Abstract

In the Peruvian Amazon region, mining activities have contaminated land, riverbeds and shores, including in protected areas, causing serious social and environmental impacts. Against this backdrop the Peruvian state decided to implement a formalization plan to regulate small-scale mining and to eradicate mining activities in conservation areas. After years of protests, negotiations and military campaigns in the so-called war against illegal mining fought by the media and central state authorities, the formalization plan for small-scale gold mining in the Amazon has not fulfilled its stated objectives. This article explores the reasons behind the impacts of the formalization process on local governance and institutions. The author argues that the inability of the Peruvian state to effectively apply formalization regulations and laws is explained by limitations in regional governance and also the emergence of local powers which have contested state authority.
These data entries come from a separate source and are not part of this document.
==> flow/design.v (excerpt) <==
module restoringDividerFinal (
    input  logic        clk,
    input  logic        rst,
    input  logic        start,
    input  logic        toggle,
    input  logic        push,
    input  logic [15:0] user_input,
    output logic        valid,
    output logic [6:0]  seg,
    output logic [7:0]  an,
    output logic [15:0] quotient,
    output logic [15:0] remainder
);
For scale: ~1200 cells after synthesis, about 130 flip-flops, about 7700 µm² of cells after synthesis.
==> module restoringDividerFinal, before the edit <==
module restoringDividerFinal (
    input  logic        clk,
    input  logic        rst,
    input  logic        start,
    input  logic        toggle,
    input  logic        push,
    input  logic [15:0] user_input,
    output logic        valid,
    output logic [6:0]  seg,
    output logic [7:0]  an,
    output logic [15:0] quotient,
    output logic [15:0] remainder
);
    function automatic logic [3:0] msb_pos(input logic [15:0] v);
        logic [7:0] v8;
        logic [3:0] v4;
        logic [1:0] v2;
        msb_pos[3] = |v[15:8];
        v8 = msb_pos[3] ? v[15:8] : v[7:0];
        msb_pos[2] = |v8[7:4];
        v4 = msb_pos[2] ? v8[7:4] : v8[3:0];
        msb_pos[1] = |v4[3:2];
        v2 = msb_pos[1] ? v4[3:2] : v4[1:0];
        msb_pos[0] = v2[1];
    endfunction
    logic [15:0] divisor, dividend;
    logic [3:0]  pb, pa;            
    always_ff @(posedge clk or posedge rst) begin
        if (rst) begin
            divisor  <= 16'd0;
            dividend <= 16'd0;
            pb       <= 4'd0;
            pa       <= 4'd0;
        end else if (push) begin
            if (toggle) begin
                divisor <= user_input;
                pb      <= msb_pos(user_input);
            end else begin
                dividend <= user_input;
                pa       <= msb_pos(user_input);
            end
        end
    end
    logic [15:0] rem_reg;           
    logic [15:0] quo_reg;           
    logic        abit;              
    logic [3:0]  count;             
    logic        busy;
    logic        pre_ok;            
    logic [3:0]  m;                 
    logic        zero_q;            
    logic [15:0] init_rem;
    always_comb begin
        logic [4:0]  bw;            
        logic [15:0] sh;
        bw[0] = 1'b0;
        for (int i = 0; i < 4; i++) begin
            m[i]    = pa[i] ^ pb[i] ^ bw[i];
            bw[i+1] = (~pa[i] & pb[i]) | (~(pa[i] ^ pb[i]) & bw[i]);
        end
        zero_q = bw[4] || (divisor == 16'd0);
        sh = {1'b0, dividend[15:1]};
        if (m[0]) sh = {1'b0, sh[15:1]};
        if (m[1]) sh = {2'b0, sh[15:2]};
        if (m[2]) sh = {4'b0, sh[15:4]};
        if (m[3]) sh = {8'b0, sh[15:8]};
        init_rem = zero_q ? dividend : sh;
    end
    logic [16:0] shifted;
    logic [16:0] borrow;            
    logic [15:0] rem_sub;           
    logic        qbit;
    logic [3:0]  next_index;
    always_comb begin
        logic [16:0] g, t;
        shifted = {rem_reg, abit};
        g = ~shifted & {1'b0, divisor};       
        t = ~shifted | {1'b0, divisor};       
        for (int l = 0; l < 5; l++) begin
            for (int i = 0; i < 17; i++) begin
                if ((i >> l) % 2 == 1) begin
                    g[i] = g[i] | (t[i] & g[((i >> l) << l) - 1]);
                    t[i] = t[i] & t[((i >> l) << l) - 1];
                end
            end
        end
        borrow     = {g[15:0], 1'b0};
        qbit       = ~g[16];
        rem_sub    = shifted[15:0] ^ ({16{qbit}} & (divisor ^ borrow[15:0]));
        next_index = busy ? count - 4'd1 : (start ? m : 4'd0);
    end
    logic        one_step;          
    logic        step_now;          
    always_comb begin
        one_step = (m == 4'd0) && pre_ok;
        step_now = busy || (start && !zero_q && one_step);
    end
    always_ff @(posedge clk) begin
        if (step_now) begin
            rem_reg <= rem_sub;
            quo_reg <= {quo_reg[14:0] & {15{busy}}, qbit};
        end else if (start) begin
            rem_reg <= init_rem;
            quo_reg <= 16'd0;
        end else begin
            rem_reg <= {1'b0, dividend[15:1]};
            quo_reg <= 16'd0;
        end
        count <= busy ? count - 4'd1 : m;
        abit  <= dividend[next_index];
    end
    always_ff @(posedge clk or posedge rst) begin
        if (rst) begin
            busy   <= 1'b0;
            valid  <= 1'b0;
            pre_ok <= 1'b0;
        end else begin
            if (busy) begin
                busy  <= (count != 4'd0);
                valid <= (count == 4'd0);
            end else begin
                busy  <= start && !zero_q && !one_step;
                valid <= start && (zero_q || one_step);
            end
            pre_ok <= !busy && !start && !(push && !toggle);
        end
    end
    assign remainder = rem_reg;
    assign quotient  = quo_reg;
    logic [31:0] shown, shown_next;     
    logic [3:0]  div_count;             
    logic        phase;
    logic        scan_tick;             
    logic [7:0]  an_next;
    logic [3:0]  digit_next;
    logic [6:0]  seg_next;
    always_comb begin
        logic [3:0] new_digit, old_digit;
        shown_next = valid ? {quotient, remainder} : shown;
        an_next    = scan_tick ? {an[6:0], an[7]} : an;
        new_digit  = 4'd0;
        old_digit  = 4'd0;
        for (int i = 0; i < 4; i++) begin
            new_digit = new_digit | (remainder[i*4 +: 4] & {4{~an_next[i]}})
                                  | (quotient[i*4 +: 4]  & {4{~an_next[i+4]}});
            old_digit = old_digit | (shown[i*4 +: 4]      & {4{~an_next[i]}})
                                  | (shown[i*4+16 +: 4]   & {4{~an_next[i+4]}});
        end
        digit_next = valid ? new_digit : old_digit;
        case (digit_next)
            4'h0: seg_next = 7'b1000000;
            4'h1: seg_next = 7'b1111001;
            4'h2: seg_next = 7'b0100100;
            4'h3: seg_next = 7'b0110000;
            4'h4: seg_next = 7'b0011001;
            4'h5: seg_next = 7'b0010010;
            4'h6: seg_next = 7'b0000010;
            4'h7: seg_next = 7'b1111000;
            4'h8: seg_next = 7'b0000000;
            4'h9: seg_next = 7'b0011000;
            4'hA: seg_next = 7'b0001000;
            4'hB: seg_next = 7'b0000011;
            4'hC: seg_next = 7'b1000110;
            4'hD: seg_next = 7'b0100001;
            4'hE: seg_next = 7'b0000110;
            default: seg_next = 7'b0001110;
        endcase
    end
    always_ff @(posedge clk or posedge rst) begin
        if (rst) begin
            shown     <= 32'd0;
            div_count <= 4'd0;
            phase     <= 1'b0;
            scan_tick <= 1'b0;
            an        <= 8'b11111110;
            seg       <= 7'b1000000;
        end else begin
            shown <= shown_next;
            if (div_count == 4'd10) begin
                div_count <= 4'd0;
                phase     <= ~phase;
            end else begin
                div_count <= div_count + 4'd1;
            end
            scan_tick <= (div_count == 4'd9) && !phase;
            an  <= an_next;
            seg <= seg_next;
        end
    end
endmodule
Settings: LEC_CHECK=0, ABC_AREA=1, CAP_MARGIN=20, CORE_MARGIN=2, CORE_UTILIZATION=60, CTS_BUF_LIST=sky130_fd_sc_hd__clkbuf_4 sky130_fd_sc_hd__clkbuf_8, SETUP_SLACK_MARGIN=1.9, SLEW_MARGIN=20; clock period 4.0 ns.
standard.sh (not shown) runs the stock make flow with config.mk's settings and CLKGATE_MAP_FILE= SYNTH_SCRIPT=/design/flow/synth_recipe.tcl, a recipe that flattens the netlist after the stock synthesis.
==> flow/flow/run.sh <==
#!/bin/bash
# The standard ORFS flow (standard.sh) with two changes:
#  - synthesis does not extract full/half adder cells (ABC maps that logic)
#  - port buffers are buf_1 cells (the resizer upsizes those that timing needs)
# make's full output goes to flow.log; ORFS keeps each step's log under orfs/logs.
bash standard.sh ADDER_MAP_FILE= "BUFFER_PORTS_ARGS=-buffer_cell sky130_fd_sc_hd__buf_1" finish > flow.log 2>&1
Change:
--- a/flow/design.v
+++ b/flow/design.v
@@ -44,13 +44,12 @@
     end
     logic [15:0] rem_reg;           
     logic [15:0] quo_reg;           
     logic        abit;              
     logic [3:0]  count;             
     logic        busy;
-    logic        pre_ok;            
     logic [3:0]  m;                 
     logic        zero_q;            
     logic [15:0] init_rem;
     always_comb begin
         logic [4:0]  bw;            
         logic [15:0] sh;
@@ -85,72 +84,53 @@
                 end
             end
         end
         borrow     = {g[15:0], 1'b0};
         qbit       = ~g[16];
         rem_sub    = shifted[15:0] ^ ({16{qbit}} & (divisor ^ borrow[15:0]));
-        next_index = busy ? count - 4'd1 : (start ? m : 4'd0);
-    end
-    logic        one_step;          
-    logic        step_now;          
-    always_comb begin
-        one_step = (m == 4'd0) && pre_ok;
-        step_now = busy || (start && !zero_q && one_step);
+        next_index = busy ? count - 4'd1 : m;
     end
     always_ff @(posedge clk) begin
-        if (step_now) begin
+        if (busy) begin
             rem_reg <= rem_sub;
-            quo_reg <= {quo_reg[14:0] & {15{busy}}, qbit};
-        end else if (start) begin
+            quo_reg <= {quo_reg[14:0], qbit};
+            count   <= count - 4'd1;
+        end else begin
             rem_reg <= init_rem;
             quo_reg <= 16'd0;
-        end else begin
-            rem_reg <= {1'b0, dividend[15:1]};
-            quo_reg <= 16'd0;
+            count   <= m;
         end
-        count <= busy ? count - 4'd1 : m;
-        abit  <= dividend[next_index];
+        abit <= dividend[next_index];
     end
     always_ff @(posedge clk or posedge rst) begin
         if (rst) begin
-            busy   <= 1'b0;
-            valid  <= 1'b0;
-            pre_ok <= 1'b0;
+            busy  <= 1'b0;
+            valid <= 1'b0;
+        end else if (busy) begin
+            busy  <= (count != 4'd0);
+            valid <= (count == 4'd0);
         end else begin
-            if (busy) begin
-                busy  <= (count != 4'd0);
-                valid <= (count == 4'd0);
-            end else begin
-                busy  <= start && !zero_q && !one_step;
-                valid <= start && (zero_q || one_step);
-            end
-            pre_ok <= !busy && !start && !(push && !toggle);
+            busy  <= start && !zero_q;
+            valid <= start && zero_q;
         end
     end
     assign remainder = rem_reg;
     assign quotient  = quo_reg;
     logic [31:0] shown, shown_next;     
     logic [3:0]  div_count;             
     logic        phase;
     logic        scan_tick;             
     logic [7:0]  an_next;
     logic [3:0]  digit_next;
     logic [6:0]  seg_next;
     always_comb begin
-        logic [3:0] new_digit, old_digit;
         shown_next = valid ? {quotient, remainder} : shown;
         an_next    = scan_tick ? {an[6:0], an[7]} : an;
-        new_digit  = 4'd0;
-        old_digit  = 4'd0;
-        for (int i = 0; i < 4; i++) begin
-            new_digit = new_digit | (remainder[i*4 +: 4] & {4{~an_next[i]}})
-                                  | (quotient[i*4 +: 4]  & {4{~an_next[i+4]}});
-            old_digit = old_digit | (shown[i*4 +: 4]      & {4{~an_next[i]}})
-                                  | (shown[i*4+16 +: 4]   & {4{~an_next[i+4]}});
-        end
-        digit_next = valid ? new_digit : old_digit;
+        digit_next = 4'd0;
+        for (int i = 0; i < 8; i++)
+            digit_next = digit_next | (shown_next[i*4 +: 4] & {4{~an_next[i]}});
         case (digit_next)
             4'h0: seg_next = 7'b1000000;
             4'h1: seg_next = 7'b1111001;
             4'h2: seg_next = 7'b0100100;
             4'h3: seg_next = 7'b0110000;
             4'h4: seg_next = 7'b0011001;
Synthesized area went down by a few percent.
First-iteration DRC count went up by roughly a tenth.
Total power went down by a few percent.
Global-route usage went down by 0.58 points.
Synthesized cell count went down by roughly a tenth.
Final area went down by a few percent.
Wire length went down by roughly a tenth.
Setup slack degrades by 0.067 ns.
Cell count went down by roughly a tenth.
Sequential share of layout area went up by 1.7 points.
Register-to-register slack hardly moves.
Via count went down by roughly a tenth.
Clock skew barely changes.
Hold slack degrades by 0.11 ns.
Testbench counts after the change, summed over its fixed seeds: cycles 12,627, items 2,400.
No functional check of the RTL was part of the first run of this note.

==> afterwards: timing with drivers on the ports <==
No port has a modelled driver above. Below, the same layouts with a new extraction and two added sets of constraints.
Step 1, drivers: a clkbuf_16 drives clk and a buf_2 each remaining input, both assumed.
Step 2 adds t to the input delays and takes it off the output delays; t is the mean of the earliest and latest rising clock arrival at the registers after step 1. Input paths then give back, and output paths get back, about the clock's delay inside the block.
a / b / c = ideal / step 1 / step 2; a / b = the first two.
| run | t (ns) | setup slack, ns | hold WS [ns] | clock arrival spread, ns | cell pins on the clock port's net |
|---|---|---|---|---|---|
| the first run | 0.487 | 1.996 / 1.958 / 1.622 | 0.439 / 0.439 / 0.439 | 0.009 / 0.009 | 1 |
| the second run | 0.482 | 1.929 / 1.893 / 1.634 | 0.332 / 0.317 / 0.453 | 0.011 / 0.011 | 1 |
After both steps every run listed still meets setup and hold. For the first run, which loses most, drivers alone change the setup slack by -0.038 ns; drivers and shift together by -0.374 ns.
From an optimization exercise on the open Yosys and OpenROAD flow, aimed at small area and a short achievable clock period; shortcuts taken in it are not production practice. Only simulation tests tie the RTL to the original design; equivalence was not proved. Power is estimated from default activity; no workload was simulated.

`flow/flow/run.sh`:
```
#!/bin/bash
# The standard layout (standard.sh), with two changes to how cells are chosen:
# - the port buffers are buf_4 cells (the default pick is a delay cell,
#   clkdlybuf4s50_1, which adds about 0.5 ns to every port path);
# - timing repair may resize a cell to any footprint.
# make's full output goes to flow_make.log here; ORFS's per-step logs stay
# under orfs/logs.
set -euo pipefail
export BUFFER_PORTS_ARGS="-buffer_cell sky130_fd_sc_hd__buf_4"
bash standard.sh MATCH_CELL_FOOTPRINT=0 finish > flow_make.log 2>&1
```
`flow/standard.sh`:
```
#!/bin/bash
# synth_recipe.tcl (not shown) runs the flow's synth.tcl, then flattens the netlist and writes it again
# the make line also repeats each setting of config.mk as NAME=value (left out here)
make -C /OpenROAD-flow-scripts/flow DESIGN_CONFIG=/design/flow/config.mk WORK_HOME=/design/flow/orfs CLKGATE_MAP_FILE= SYNTH_SCRIPT=/design/flow/synth_recipe.tcl "${@:-finish}"
```
`flow/config.mk`:
```
export PLATFORM = sky130hd
export DESIGN_NAME = DataPath
export DESIGN_NICKNAME = DataPath
export VERILOG_FILES = /design/flow/design.v
export SDC_FILE = /design/flow/constraint.sdc
export NUM_CORES = 4
export LEC_CHECK = 0
export CAP_MARGIN = 20
export CORE_MARGIN = 2
export CORE_UTILIZATION = 40
export SETUP_SLACK_MARGIN = 5.0
export SLEW_MARGIN = 20
export SYNTH_HIERARCHICAL = 1
export TNS_END_PERCENT = 25
```
`flow/constraint.sdc`:
```
create_clock -name core_clock -period 8.0 [get_ports {clk}]
set_input_delay 1.6000 -clock core_clock [delete_from_list [all_inputs] [get_ports {clk}]]
set_output_delay 1.6000 -clock core_clock [all_outputs]
set_load 0.01 [all_outputs]
```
In addition, the article asserts that state intervention has triggered processes of institutional hybridization which are transforming the rules for governing mining activities. • The formalization process for small-scale gold mining in the Amazon has not fulfilled their stated objectives. • The state's historic extractivist approach towards the region has hindered the implementation of its policies. • Institutional framework that encourages large-scale extraction has not worked for dealing with ASM expansion. • Miners have institutionalized their practices as hybrid institutional entanglements. • Military interventions provoked miners to adopt new strategies to resist state control.